The Lou Dobbs Factor

Illustration by Darrow

We all know that the simultaneous rise of Fox News and Bush-Cheney-Rove Republicanism was of a synergistic piece, not just the result of the same Zeitgeist weather patterns but each an enabler of the other. And now that the Republican Party has lost both houses of Congress, we can see with the clarity of hindsight that the downward trend lines have been moving in tandem as well. Every month since last fall—since Katrina, since the Iraq adventure came to seem utterly hopeless—the audience for Fox News in prime time has been smaller than it was the same month a year before, and the shrinkage is accelerating.

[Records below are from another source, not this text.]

===== src/rtl/msrv32_wb_arbiter.sv =====
// Write-back arbiter: merges pipeline (A) and long-latency (B) results into
// the register file write port, with read forwarding and B pending flags.
module msrv32_wb_arbiter #(
   parameter int FIFO_DEPTH = 4,
   parameter int STARVE_MAX = 8
) (
   input  logic        ms_riscv32_mp_clk_in,
   input  logic        ms_riscv32_mp_rst_in,
   input  logic        a_valid_in,
   input  logic [4:0]  a_rd_addr_in,
   input  logic [31:0] a_data_in,
   input  logic        b_valid_in,
   output logic        b_ready_out,
   input  logic [4:0]  b_rd_addr_in,
   input  logic [31:0] b_data_in,
   output logic        wr_en_out,
   output logic [4:0]  rd_addr_out,
   output logic [31:0] rd_out,
   input  logic [4:0]  rs1_addr_in,
   input  logic [4:0]  rs2_addr_in,
   input  logic [31:0] rs1_rf_in,
   input  logic [31:0] rs2_rf_in,
   output logic [31:0] rs1_out,
   output logic [31:0] rs2_out,
   output logic        rs1_pending_out,
   output logic        rs2_pending_out,
   output logic        stall_req_out
);

   localparam int AW = $clog2(FIFO_DEPTH);
   localparam int CW = AW + 1;
   localparam int SW = $clog2(STARVE_MAX + 1);

   logic [4:0]    fifo_rd_q   [FIFO_DEPTH];
   logic [4:0]    fifo_rd_d   [FIFO_DEPTH];
   logic [31:0]   fifo_data_q [FIFO_DEPTH];
   logic [31:0]   fifo_data_d [FIFO_DEPTH];
   logic [AW-1:0] wptr_q, wptr_d;
   logic [AW-1:0] rptr_q, rptr_d;
   logic [CW-1:0] count_q, count_d;
   logic [SW-1:0] starve_q, starve_d;
   logic          wr_en_q, wr_en_d;
   logic [4:0]    rd_addr_q, rd_addr_d;
   logic [31:0]   rd_q, rd_d;

   logic          a_win, empty, deq, enq;
   logic [AW-1:0] off;
   logic          p1, p2;

   assign b_ready_out = !ms_riscv32_mp_rst_in
                        & (count_q < CW'(FIFO_DEPTH));

   always_comb begin
      a_win     = a_valid_in & (a_rd_addr_in != 5'd0);
      empty     = (count_q == '0);
      deq       = !a_win & !empty;
      enq       = b_valid_in & b_ready_out & (b_rd_addr_in != 5'd0);
      wr_en_d   = 1'b0;
      rd_addr_d = rd_addr_q;
      rd_d      = rd_q;
      if (a_win) begin
         wr_en_d   = 1'b1;
         rd_addr_d = a_rd_addr_in;
         rd_d      = a_data_in;
      end else if (deq) begin
         wr_en_d   = 1'b1;
         rd_addr_d = fifo_rd_q[rptr_q];
         rd_d      = fifo_data_q[rptr_q];
      end
      fifo_rd_d   = fifo_rd_q;
      fifo_data_d = fifo_data_q;
      if (enq) begin
         fifo_rd_d[wptr_q]   = b_rd_addr_in;
         fifo_data_d[wptr_q] = b_data_in;
      end
      wptr_d  = enq ? wptr_q + AW'(1) : wptr_q;
      rptr_d  = deq ? rptr_q + AW'(1) : rptr_q;
      count_d = count_q;
      if (enq && !deq)
         count_d = count_q + CW'(1);
      else if (deq && !enq)
         count_d = count_q - CW'(1);
      // Starvation only accrues while A holds off a waiting entry
      starve_d = starve_q;
      if (empty || deq)
         starve_d = '0;
      else if (a_win && starve_q != SW'(STARVE_MAX))
         starve_d = starve_q + SW'(1);
   end

   always_comb begin
      p1  = 1'b0;
      p2  = 1'b0;
      off = '0;
      for (int i = 0; i < FIFO_DEPTH; i++) begin
         off = AW'(i) - rptr_q;
         if ({1'b0, off} < count_q) begin
            if (fifo_rd_q[i] == rs1_addr_in) p1 = 1'b1;
            if (fifo_rd_q[i] == rs2_addr_in) p2 = 1'b1;
         end
      end
      rs1_pending_out = p1 & (rs1_addr_in != 5'd0);
      rs2_pending_out = p2 & (rs2_addr_in != 5'd0);
      rs1_out = (wr_en_q && rd_addr_q == rs1_addr_in
                 && rs1_addr_in != 5'd0) ? rd_q : rs1_rf_in;
      rs2_out = (wr_en_q && rd_addr_q == rs2_addr_in
                 && rs2_addr_in != 5'd0) ? rd_q : rs2_rf_in;
   end

   assign stall_req_out = (starve_q >= SW'(STARVE_MAX));
   assign wr_en_out     = wr_en_q;
   assign rd_addr_out   = rd_addr_q;
   assign rd_out        = rd_q;

   always_ff @(posedge ms_riscv32_mp_clk_in) begin
      fifo_rd_q   <= fifo_rd_d;
      fifo_data_q <= fifo_data_d;
   end

   always_ff @(posedge ms_riscv32_mp_clk_in or posedge ms_riscv32_mp_rst_in) begin
      if (ms_riscv32_mp_rst_in) begin
         wptr_q    <= '0;
         rptr_q    <= '0;
         count_q   <= '0;
         starve_q  <= '0;
         wr_en_q   <= 1'b0;
         rd_addr_q <= '0;
         rd_q      <= '0;
      end else begin
         wptr_q    <= wptr_d;
         rptr_q    <= rptr_d;
         count_q   <= count_d;
         starve_q  <= starve_d;
         wr_en_q   <= wr_en_d;
         rd_addr_q <= rd_addr_d;
         rd_q      <= rd_d;
      end
   end

endmodule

Then there’s CNN. While between 2000 and 2005 its audience went from more than twice the size of Fox News’ to less than half as big, this year, as Fox has declined, CNN has been on the rise. So have CNN Headline News and MSNBC.

It would be nice to conclude that the center of gravity in cable news is therefore shifting back to the less aggravating status quo ante of the pre–Fox News twentieth century, when the ideological bias was tacit and modest rather than assertively central. The fair-minded pursuit of truth revived! The old walls between opinion and facts restored!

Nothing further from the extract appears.